┌─ DATASET EXCERPTS

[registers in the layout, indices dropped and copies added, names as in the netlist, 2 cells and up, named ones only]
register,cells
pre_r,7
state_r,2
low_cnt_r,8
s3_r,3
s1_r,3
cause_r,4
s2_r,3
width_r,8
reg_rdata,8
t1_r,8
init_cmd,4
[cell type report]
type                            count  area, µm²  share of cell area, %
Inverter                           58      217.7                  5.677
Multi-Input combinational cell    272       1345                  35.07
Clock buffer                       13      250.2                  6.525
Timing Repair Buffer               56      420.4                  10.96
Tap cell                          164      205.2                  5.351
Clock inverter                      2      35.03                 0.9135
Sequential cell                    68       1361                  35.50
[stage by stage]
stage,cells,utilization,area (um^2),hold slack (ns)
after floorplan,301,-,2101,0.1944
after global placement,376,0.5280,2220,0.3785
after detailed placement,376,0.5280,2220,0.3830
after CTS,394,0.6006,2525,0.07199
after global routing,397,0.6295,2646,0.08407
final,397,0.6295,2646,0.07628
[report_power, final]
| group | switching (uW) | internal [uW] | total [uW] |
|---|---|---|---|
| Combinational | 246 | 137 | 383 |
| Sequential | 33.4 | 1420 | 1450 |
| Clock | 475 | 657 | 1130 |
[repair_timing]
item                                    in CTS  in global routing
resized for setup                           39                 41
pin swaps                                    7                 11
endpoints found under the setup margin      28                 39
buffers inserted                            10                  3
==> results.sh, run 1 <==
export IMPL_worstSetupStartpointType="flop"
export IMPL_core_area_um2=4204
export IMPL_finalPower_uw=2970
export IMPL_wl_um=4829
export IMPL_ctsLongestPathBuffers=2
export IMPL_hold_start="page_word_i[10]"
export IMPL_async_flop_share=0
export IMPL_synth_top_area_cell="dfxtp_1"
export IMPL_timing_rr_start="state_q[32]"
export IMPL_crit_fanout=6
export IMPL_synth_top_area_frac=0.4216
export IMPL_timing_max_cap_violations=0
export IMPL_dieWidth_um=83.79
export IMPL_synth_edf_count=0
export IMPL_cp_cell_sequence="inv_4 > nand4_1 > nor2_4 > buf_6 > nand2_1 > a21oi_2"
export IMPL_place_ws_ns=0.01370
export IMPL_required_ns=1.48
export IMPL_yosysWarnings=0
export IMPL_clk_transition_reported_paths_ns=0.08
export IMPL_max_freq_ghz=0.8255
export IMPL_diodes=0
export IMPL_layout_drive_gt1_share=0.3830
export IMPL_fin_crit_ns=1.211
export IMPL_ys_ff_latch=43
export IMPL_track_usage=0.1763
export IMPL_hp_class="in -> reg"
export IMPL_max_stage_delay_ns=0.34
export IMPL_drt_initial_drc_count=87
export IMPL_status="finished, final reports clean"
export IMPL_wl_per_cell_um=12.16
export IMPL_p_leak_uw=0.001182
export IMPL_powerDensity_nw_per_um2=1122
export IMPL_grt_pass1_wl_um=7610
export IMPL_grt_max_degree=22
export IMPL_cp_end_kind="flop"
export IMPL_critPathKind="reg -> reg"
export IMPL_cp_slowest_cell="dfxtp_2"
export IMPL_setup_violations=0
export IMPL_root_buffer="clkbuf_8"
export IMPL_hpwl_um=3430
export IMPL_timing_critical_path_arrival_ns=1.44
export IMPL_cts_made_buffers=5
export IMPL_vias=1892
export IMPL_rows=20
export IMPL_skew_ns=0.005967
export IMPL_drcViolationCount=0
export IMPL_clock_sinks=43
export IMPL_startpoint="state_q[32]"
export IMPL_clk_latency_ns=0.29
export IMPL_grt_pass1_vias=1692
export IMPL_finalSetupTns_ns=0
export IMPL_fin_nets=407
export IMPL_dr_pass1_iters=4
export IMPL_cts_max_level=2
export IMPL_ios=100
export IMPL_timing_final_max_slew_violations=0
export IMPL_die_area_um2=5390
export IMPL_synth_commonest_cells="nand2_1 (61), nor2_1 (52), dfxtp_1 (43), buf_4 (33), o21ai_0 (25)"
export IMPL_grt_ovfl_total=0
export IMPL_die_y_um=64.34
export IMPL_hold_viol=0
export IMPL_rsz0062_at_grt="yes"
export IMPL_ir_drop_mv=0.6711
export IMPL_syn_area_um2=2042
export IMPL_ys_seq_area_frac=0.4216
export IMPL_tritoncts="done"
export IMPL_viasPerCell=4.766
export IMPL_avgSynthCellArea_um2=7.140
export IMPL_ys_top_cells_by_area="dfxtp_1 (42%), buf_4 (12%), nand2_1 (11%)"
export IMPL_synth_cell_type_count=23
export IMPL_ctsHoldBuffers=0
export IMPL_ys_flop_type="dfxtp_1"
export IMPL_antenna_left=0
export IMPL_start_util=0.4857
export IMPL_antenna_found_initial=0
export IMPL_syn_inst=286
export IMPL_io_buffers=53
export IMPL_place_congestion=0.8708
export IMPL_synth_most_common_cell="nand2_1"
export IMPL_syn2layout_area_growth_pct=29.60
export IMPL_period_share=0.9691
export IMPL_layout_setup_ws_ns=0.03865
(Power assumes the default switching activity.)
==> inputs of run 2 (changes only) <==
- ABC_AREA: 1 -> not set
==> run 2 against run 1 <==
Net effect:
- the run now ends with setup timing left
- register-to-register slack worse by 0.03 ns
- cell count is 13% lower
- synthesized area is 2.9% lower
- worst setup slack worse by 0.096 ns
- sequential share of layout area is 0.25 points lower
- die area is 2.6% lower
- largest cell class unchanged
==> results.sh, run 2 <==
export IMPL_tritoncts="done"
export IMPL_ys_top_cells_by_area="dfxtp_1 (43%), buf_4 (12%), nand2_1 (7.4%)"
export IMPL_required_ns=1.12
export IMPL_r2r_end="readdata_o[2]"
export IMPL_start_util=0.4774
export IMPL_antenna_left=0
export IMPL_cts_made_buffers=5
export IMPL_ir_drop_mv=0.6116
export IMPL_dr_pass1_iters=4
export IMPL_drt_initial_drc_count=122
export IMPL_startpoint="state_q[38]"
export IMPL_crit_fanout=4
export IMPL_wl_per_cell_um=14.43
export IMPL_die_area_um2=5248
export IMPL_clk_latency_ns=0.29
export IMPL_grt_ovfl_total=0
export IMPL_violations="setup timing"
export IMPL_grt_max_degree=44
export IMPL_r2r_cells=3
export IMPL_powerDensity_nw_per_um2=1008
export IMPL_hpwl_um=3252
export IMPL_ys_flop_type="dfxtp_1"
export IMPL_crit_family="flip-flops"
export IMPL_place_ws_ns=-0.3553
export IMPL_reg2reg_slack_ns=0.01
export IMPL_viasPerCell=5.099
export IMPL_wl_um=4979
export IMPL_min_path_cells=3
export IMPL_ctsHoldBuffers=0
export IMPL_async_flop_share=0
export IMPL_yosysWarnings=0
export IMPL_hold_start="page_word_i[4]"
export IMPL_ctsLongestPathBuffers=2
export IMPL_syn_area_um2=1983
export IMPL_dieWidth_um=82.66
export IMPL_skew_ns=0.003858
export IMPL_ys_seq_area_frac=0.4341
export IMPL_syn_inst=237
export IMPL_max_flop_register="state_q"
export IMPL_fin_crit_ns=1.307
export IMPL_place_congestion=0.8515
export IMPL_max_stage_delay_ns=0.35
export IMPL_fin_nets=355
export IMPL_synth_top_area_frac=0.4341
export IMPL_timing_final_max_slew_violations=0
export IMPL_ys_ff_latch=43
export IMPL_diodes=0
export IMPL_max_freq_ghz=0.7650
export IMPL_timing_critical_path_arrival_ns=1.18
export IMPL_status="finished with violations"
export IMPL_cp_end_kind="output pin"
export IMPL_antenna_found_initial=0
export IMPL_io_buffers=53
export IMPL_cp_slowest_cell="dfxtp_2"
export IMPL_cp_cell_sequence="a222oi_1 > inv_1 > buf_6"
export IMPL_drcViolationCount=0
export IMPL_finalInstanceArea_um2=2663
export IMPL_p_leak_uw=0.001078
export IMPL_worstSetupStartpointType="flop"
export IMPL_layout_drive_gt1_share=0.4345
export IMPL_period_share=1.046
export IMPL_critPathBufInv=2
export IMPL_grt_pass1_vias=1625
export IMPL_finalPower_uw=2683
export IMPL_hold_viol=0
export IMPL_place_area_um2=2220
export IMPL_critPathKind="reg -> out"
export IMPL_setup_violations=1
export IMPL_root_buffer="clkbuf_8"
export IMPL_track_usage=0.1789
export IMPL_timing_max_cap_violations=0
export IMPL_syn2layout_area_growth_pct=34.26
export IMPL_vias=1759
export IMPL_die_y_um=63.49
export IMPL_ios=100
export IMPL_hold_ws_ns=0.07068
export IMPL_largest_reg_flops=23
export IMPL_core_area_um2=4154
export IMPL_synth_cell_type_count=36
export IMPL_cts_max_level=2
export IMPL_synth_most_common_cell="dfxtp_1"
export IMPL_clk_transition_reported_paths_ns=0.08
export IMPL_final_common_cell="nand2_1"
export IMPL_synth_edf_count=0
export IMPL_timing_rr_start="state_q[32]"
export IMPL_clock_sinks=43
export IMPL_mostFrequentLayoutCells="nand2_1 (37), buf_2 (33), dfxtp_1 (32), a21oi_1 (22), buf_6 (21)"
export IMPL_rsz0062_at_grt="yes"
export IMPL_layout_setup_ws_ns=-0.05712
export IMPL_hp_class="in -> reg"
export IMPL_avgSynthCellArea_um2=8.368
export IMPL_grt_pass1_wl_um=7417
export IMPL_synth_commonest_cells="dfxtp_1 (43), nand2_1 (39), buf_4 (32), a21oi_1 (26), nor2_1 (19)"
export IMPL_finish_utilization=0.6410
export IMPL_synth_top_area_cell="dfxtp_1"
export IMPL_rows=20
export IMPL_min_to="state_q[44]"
<file path="src/shared/dcc_pkg.sv">
package dcc_pkg;

  localparam int DATA_W = 8;
  localparam int PIN_W = 5;
  localparam int ADR_W = 12;

  // register indices; byte address is four times the index
  localparam logic [9:0] CTL_IDX = 10'h01F;
  localparam logic [9:0] FLAG_IDX = 10'h00C;
  localparam logic [9:0] ENA_IDX = 10'h08C;
  localparam logic [9:0] IRQC_IDX = 10'h00B;
  localparam logic [9:0] DIR_IDX = 10'h085;
  localparam logic [9:0] PORT_IDX = 10'h005;

  // field positions
  localparam int CTL_TWO_RES_BIT = 7;
  localparam int CTL_ONE_RES_BIT = 6;
  localparam int CTL_TWO_INV_BIT = 5;
  localparam int CTL_ONE_INV_BIT = 4;
  localparam int CTL_SWITCH_BIT = 3;
  localparam int CTL_MODE_LSB = 0;
  localparam int FLAG_CMP_BIT = 6;
  localparam int ENA_CMP_BIT = 6;
  localparam int IRQC_GLOBAL_BIT = 7;
  localparam int IRQC_PERIPH_BIT = 6;

  // values after reset
  localparam logic [2:0] MODE_RESET_VAL = 3'h0;
  localparam logic [1:0] INV_RESET = 2'h0;
  localparam logic FLAG_RESET = 1'b0;
  localparam logic ENA_RESET = 1'b0;
  localparam logic [PIN_W-1:0] DIR_RESET = 5'h1F;
  localparam logic [PIN_W-1:0] LATCH_RESET = 5'h00;

  typedef enum logic [2:0] {
    MODE_RESET      = 3'h0,
    MODE_THREE_MUX  = 3'h1,
    MODE_VREF       = 3'h2,
    MODE_SHARED     = 3'h3,
    MODE_INDEP      = 3'h4,
    MODE_ONE_ONLY   = 3'h5,
    MODE_SHARED_OUT = 3'h6,
    MODE_OFF        = 3'h7
  } dcc_mode_t;

  // analog input selects; pin codes equal the pin number
  typedef enum logic [2:0] {
    SEL_PIN0 = 3'h0,
    SEL_PIN1 = 3'h1,
    SEL_PIN2 = 3'h2,
    SEL_PIN3 = 3'h3,
    SEL_VREF = 3'h4,
    SEL_NONE = 3'h7
  } dcc_sel_t;

endpackage : dcc_pkg

</file>
<file path="src/core/dcc_top.sv">
// The Wishbone register port was left to the implementer.
`timescale 1ns/1ps
// Overview of operation
// - status bit high when positive input exceeds negative, flipped by inversion; bits 7,6.
// - three-bit mode field in control bits 2:0 picks one of eight modes.
// - mode 011 uses pins 0,1 as negative inputs, pin 2 shared positive.
// - mode 010 feeds the internal reference to both positive inputs.
// - output status bits are read-only; writes leave them alone.
// - modes 110 and 001 route raw comparator outputs onto pins 3 and 4.
// - direction bits still gate driving of pins 3 and 4.
// - port read returns 0 for pins used as analog inputs, except pin 3 when the switch bit selects it in mode 001.
// - change flag, bit 6, sets when outputs differ from latched reference.
// - writing one to the change flag sets it; writing zero clears it only in a cycle with no mismatch.
// - interrupt reaches the processor only with all three enables set.
// - change flag sets regardless of interrupt enables.
// - a change coinciding with a control access is still flagged against the old reference.
// - any control register access latches outputs as the reference.
// - flag keeps re-setting while the mismatch persists.
// - reset returns control register to mode 000, comparators off.
// - mode 111 turns comparators off; active modes keep running in sleep.
// - waking from sleep leaves the control register unchanged.
module dcc_top
  import dcc_pkg::*;
(
  input wire logic SYS_CLK,
  input wire logic RST,
  input wire logic [ADR_W-1:0] ADR_I,
  input wire logic [31:0] DAT_I,
  output logic [31:0] DAT_O,
  input wire logic WE_I,
  input wire logic [3:0] SEL_I,
  input wire logic STB_I,
  input wire logic CYC_I,
  output logic ACK_O,
  input wire logic CMP_ONE_RAW,
  input wire logic CMP_TWO_RAW,
  output logic CMP_ONE_EN,
  output logic CMP_TWO_EN,
  output dcc_sel_t CMP_ONE_POS_SEL,
  output dcc_sel_t CMP_ONE_NEG_SEL,
  output dcc_sel_t CMP_TWO_POS_SEL,
  output dcc_sel_t CMP_TWO_NEG_SEL,
  input wire logic [PIN_W-1:0] PA_IN,
  output logic [PIN_W-1:0] PA_OUT,
  output logic [PIN_W-1:0] PA_OE_N,
  output logic [3:0] PA_ANALOG,
  output logic IRQ,
  output logic WAKE_REQ
);

  dcc_mode_t comparator_mode_field;
  logic input_switch_sel;
  logic cmp_one_invert;
  logic cmp_two_invert;
  logic comparator_change_flag;
  logic comparator_irq_enable;
  logic peripheral_irq_enable;
  logic global_irq_enable;
  logic [PIN_W-1:0] dir_r;
  logic [PIN_W-1:0] latch_r;
  logic [1:0] ref_r;
  logic ack_r;
  logic [31:0] dat_r;
  logic pin_out_en_r;
  logic [3:0] analog_r;
  logic irq_r;
  logic wake_r;

  dcc_sel_t one_pos_nxt;
  dcc_sel_t one_neg_nxt;
  dcc_sel_t two_pos_nxt;
  dcc_sel_t two_neg_nxt;
  logic one_on_nxt;
  logic two_on_nxt;
  logic [3:0] analog_nxt;
  logic pin_out_en_nxt;

  logic req;
  logic wr;
  logic [9:0] idx;
  logic hit_ctl;
  logic hit_flag;
  logic hit_ena;
  logic hit_irqc;
  logic hit_dir;
  logic hit_port;
  logic [7:0] rd_mux;
  logic cmp_one_out;
  logic cmp_two_out;
  logic [1:0] cmp_sync;
  logic mismatch;
  logic [PIN_W-1:0] port_rd;

  // ---- bus slave: one registered ack per request
  assign req = CYC_I & STB_I & ~ack_r;
  assign wr = req & WE_I & SEL_I[0];
  assign idx = ADR_I[ADR_W-1:2];
  always_comb begin
    hit_ctl = 1'b0;
    hit_flag = 1'b0;
    hit_ena = 1'b0;
    hit_irqc = 1'b0;
    hit_dir = 1'b0;
    hit_port = 1'b0;
    if (idx == CTL_IDX) begin
      hit_ctl = 1'b1;
    end else if (idx == FLAG_IDX) begin
      hit_flag = 1'b1;
    end else if (idx == ENA_IDX) begin
      hit_ena = 1'b1;
    end else if (idx == IRQC_IDX) begin
      hit_irqc = 1'b1;
    end else if (idx == DIR_IDX) begin
      hit_dir = 1'b1;
    end else if (idx == PORT_IDX) begin
      hit_port = 1'b1;
    end
  end

  always_ff @(posedge SYS_CLK) begin
    if (RST) begin
      ack_r <= 1'b0;
    end else begin
      ack_r <= req;
    end
  end

  // ---- raw comparator path, inversion applied before pins and sync
  assign cmp_one_out = (CMP_ONE_RAW & CMP_ONE_EN) ^ cmp_one_invert;
  assign cmp_two_out = (CMP_TWO_RAW & CMP_TWO_EN) ^ cmp_two_invert;

  dcc_sync #(
    .WIDTH(2)
  ) u_sync (
    .sys_clk(SYS_CLK),
    .rst(RST),
    .async_in({cmp_two_out, cmp_one_out}),
    .sync_out(cmp_sync)
  );

  // analog inputs read as zero; pin 4 is never analog
  assign port_rd = PA_IN & ~{1'b0, analog_r};

  always_comb begin
    rd_mux = 8'h00;
    if (hit_ctl) begin
      // status bits come only from the synchroniser, never from a write
      rd_mux = {cmp_sync, cmp_two_invert, cmp_one_invert, input_switch_sel,
                comparator_mode_field};
    end else if (hit_flag) begin
      rd_mux[FLAG_CMP_BIT] = comparator_change_flag;
    end else if (hit_ena) begin
      rd_mux[ENA_CMP_BIT] = comparator_irq_enable;
    end else if (hit_irqc) begin
      rd_mux[IRQC_GLOBAL_BIT] = global_irq_enable;
      rd_mux[IRQC_PERIPH_BIT] = peripheral_irq_enable;
    end else if (hit_dir) begin
      rd_mux = {3'h0, dir_r};
    end else if (hit_port) begin
      rd_mux = {3'h0, port_rd};
    end
  end

  always_ff @(posedge SYS_CLK) begin
    if (RST) begin
      dat_r <= 32'h0000_0000;
    end else if (req && !WE_I) begin
      dat_r <= {24'h00_0000, rd_mux};
    end else begin
      dat_r <= 32'h0000_0000;
    end
  end

  // ---- control register; only writes and sync reset change it, sleep does not
  always_ff @(posedge SYS_CLK) begin
    if (RST) begin
      comparator_mode_field <= MODE_RESET;
      input_switch_sel <= 1'b0;
      cmp_one_invert <= INV_RESET[0];
      cmp_two_invert <= INV_RESET[1];
    end else if (wr && hit_ctl) begin
      comparator_mode_field <= dcc_mode_t'(DAT_I[CTL_MODE_LSB +: 3]);
      input_switch_sel <= DAT_I[CTL_SWITCH_BIT];
      cmp_one_invert <= DAT_I[CTL_ONE_INV_BIT];
      cmp_two_invert <= DAT_I[CTL_TWO_INV_BIT];
    end
  end

  // ---- change detection: any control register access re-arms the reference
  always_ff @(posedge SYS_CLK) begin
    if (RST) begin
      ref_r <= 2'h0;
    end else if (req && hit_ctl) begin
      ref_r <= cmp_sync;
    end
  end

  // a change landing on the access edge is still flagged via the old reference
  assign mismatch = (cmp_sync != ref_r);

  always_ff @(posedge SYS_CLK) begin
    if (RST) begin
      comparator_change_flag <= FLAG_RESET;
    end else if (mismatch) begin
      comparator_change_flag <= 1'b1;
    end else if (wr && hit_flag) begin
      comparator_change_flag <= DAT_I[FLAG_CMP_BIT];
    end
  end

  always_ff @(posedge SYS_CLK) begin
    if (RST) begin
      comparator_irq_enable <= ENA_RESET;
      peripheral_irq_enable <= ENA_RESET;
      global_irq_enable <= ENA_RESET;
    end else if (wr && hit_ena) begin
      comparator_irq_enable <= DAT_I[ENA_CMP_BIT];
    end else if (wr && hit_irqc) begin
      global_irq_enable <= DAT_I[IRQC_GLOBAL_BIT];
      peripheral_irq_enable <= DAT_I[IRQC_PERIPH_BIT];
    end
  end

  always_ff @(posedge SYS_CLK) begin
    if (RST) begin
      dir_r <= DIR_RESET;
      latch_r <= LATCH_RESET;
    end else if (wr && hit_dir) begin
      dir_r <= DAT_I[PIN_W-1:0];
    end else if (wr && hit_port) begin
      latch_r <= DAT_I[PIN_W-1:0];
    end
  end

  // ---- routing, registered onto the analog selects
  dcc_route u_route (
    .mode(comparator_mode_field),
    .input_switch_sel(input_switch_sel),
    .one_pos(one_pos_nxt),
    .one_neg(one_neg_nxt),
    .two_pos(two_pos_nxt),
    .two_neg(two_neg_nxt),
    .one_on(one_on_nxt),
    .two_on(two_on_nxt),
    .analog_mask(analog_nxt),
    .pin_out_en(pin_out_en_nxt)
  );

  always_ff @(posedge SYS_CLK) begin
    if (RST) begin
      CMP_ONE_POS_SEL <= SEL_NONE;
      CMP_ONE_NEG_SEL <= SEL_NONE;
      CMP_TWO_POS_SEL <= SEL_NONE;
      CMP_TWO_NEG_SEL <= SEL_NONE;
      CMP_ONE_EN <= 1'b0;
      CMP_TWO_EN <= 1'b0;
      analog_r <= 4'hF;
      pin_out_en_r <= 1'b0;
    end else begin
      CMP_ONE_POS_SEL <= one_pos_nxt;
      CMP_ONE_NEG_SEL <= one_neg_nxt;
      CMP_TWO_POS_SEL <= two_pos_nxt;
      CMP_TWO_NEG_SEL <= two_neg_nxt;
      CMP_ONE_EN <= one_on_nxt;
      CMP_TWO_EN <= two_on_nxt;
      analog_r <= analog_nxt;
      pin_out_en_r <= pin_out_en_nxt;
    end
  end

  // ---- interrupt gating; flag and wake keep working in sleep
  always_ff @(posedge SYS_CLK) begin
    if (RST) begin
      irq_r <= 1'b0;
      wake_r <= 1'b0;
    end else begin
      irq_r <= comparator_change_flag & comparator_irq_enable &
               peripheral_irq_enable & global_irq_enable;
      wake_r <= comparator_change_flag & comparator_irq_enable;
    end
  end

  // pins 3,4 carry the unsynchronised result, so they bypass any flop
  assign PA_OUT = {pin_out_en_r ? cmp_two_out : latch_r[4],
                   pin_out_en_r ? cmp_one_out : latch_r[3],
                   latch_r[2:0]};
  assign PA_OE_N = dir_r;
  assign PA_ANALOG = analog_r;
  assign ACK_O = ack_r;
  assign DAT_O = dat_r;
  assign IRQ = irq_r;
  assign WAKE_REQ = wake_r;

  // ---- checks
  a_flag_on_change: assert property (@(posedge SYS_CLK) disable iff (RST)
    mismatch |=> comparator_change_flag)
    else $error("change flag not set on mismatch");
  a_flag_no_enable: assert property (@(posedge SYS_CLK) disable iff (RST)
    (mismatch && !comparator_irq_enable && !global_irq_enable) |-> ##1 comparator_change_flag)
    else $error("change flag gated by enables");
  a_flag_clear_blocked: assert property (@(posedge SYS_CLK) disable iff (RST)
    (mismatch && wr && hit_flag && !DAT_I[FLAG_CMP_BIT]) |=> comparator_change_flag)
    else $error("flag cleared during mismatch");
  a_flag_soft_set: assert property (@(posedge SYS_CLK) disable iff (RST)
    (wr && hit_flag && DAT_I[FLAG_CMP_BIT]) |=> comparator_change_flag)
    else $error("software set of flag lost");
  a_ref_latch: assert property (@(posedge SYS_CLK) disable iff (RST)
    (req && hit_ctl) |=> (ref_r == $past(cmp_sync)))
    else $error("reference not latched on access");
  a_status_read: assert property (@(posedge SYS_CLK) disable iff (RST)
    (req && hit_ctl && !WE_I) |=> (ACK_O && DAT_O[7:6] == $past(cmp_sync)))
    else $error("status bits wrong on read");
  a_irq_gating: assert property (@(posedge SYS_CLK) disable iff (RST)
    ##1 (IRQ == $past(comparator_change_flag && comparator_irq_enable &&
                     peripheral_irq_enable && global_irq_enable)))
    else $error("interrupt gating wrong");
  a_vref_select: assert property (@(posedge SYS_CLK) disable iff (RST)
    (comparator_mode_field == MODE_VREF) |=>
      (CMP_ONE_POS_SEL == SEL_VREF && CMP_TWO_POS_SEL == SEL_VREF))
    else $error("reference not on positive inputs");
  a_mode_reset: assert property (@(posedge SYS_CLK)
    $past(RST) |-> (comparator_mode_field == MODE_RESET && !CMP_ONE_EN))
    else $error("mode not reset");
  a_ack_single: assert property (@(posedge SYS_CLK) disable iff (RST)
    ACK_O |=> !ACK_O)
    else $error("ack held beyond one cycle");

endmodule : dcc_top

</file>
<file path="src/core/dcc_sync.sv">
`timescale 1ns/1ps
module dcc_sync
  import dcc_pkg::*;
#(
  parameter int WIDTH = 2
) (
  input wire logic sys_clk,
  input wire logic rst,
  input wire logic [WIDTH-1:0] async_in,
  output logic [WIDTH-1:0] sync_out
);

  logic [WIDTH-1:0] stage_one_r;
  logic [WIDTH-1:0] stage_two_r;

  genvar i;
  generate
    for (i = 0; i < WIDTH; i++) begin : g_bit
      always_ff @(posedge sys_clk) begin
        if (rst) begin
          stage_one_r[i] <= 1'b0;
          stage_two_r[i] <= 1'b0;
        end else begin
          stage_one_r[i] <= async_in[i];
          stage_two_r[i] <= stage_one_r[i];
        end
      end
    end
  endgenerate

  assign sync_out = stage_two_r;

endmodule : dcc_sync

</file>
<file path="src/core/dcc_route.sv">
`timescale 1ns/1ps
module dcc_route
  import dcc_pkg::*;
(
  input wire dcc_mode_t mode,
  input wire logic input_switch_sel,
  output dcc_sel_t one_pos,
  output dcc_sel_t one_neg,
  output dcc_sel_t two_pos,
  output dcc_sel_t two_neg,
  output logic one_on,
  output logic two_on,
  output logic [3:0] analog_mask,
  output logic pin_out_en
);

  always_comb begin
    one_pos = SEL_NONE;
    one_neg = SEL_NONE;
    two_pos = SEL_NONE;
    two_neg = SEL_NONE;
    one_on = 1'b0;
    two_on = 1'b0;
    analog_mask = 4'hF;
    pin_out_en = 1'b0;
    case (mode)
      MODE_RESET: begin
        analog_mask = 4'hF;
      end
      MODE_THREE_MUX: begin
        one_neg = input_switch_sel ? SEL_PIN3 : SEL_PIN0;
        one_pos = SEL_PIN2;
        two_neg = SEL_PIN1;
        two_pos = SEL_PIN2;
        one_on = 1'b1;
        two_on = 1'b1;
        analog_mask = 4'h7;
        pin_out_en = 1'b1;
      end
      MODE_VREF: begin
        one_pos = SEL_VREF;
        two_pos = SEL_VREF;
        one_neg = input_switch_sel ? SEL_PIN3 : SEL_PIN0;
        two_neg = input_switch_sel ? SEL_PIN2 : SEL_PIN1;
        one_on = 1'b1;
        two_on = 1'b1;
        analog_mask = 4'hF;
      end
      MODE_SHARED: begin
        one_neg = SEL_PIN0;
        two_neg = SEL_PIN1;
        one_pos = SEL_PIN2;
        two_pos = SEL_PIN2;
        one_on = 1'b1;
        two_on = 1'b1;
        analog_mask = 4'h7;
      end
      MODE_INDEP: begin
        one_neg = SEL_PIN0;
        one_pos = SEL_PIN3;
        two_neg = SEL_PIN1;
        two_pos = SEL_PIN2;
        one_on = 1'b1;
        two_on = 1'b1;
        analog_mask = 4'hF;
      end
      MODE_ONE_ONLY: begin
        two_neg = SEL_PIN1;
        two_pos = SEL_PIN2;
        two_on = 1'b1;
        analog_mask = 4'h6;
      end
      MODE_SHARED_OUT: begin
        one_neg = SEL_PIN0;
        two_neg = SEL_PIN1;
        one_pos = SEL_PIN2;
        two_pos = SEL_PIN2;
        one_on = 1'b1;
        two_on = 1'b1;
        analog_mask = 4'h7;
        pin_out_en = 1'b1;
      end
      MODE_OFF: begin
        analog_mask = 4'h0;
      end
      default: begin
        analog_mask = 4'hF;
      end
    endcase
  end

endmodule : dcc_route

</file>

└─

▶ [TASK TO CARRY OUT]
Starting with the line that holds "export IMPL_place_ws_ns=0.01370" and ending with the line that holds "export IMPL_die_area_um2=5390", retype every line in the data above exactly, and nothing else.

▶ [ANSWER]
export IMPL_place_ws_ns=0.01370
export IMPL_required_ns=1.48
export IMPL_yosysWarnings=0
export IMPL_clk_transition_reported_paths_ns=0.08
export IMPL_max_freq_ghz=0.8255
export IMPL_diodes=0
export IMPL_layout_drive_gt1_share=0.3830
export IMPL_fin_crit_ns=1.211
export IMPL_ys_ff_latch=43
export IMPL_track_usage=0.1763
export IMPL_hp_class="in -> reg"
export IMPL_max_stage_delay_ns=0.34
export IMPL_drt_initial_drc_count=87
export IMPL_status="finished, final reports clean"
export IMPL_wl_per_cell_um=12.16
export IMPL_p_leak_uw=0.001182
export IMPL_powerDensity_nw_per_um2=1122
export IMPL_grt_pass1_wl_um=7610
export IMPL_grt_max_degree=22
export IMPL_cp_end_kind="flop"
export IMPL_critPathKind="reg -> reg"
export IMPL_cp_slowest_cell="dfxtp_2"
export IMPL_setup_violations=0
export IMPL_root_buffer="clkbuf_8"
export IMPL_hpwl_um=3430
export IMPL_timing_critical_path_arrival_ns=1.44
export IMPL_cts_made_buffers=5
export IMPL_vias=1892
export IMPL_rows=20
export IMPL_skew_ns=0.005967
export IMPL_drcViolationCount=0
export IMPL_clock_sinks=43
export IMPL_startpoint="state_q[32]"
export IMPL_clk_latency_ns=0.29
export IMPL_grt_pass1_vias=1692
export IMPL_finalSetupTns_ns=0
export IMPL_fin_nets=407
export IMPL_dr_pass1_iters=4
export IMPL_cts_max_level=2
export IMPL_ios=100
export IMPL_timing_final_max_slew_violations=0
export IMPL_die_area_um2=5390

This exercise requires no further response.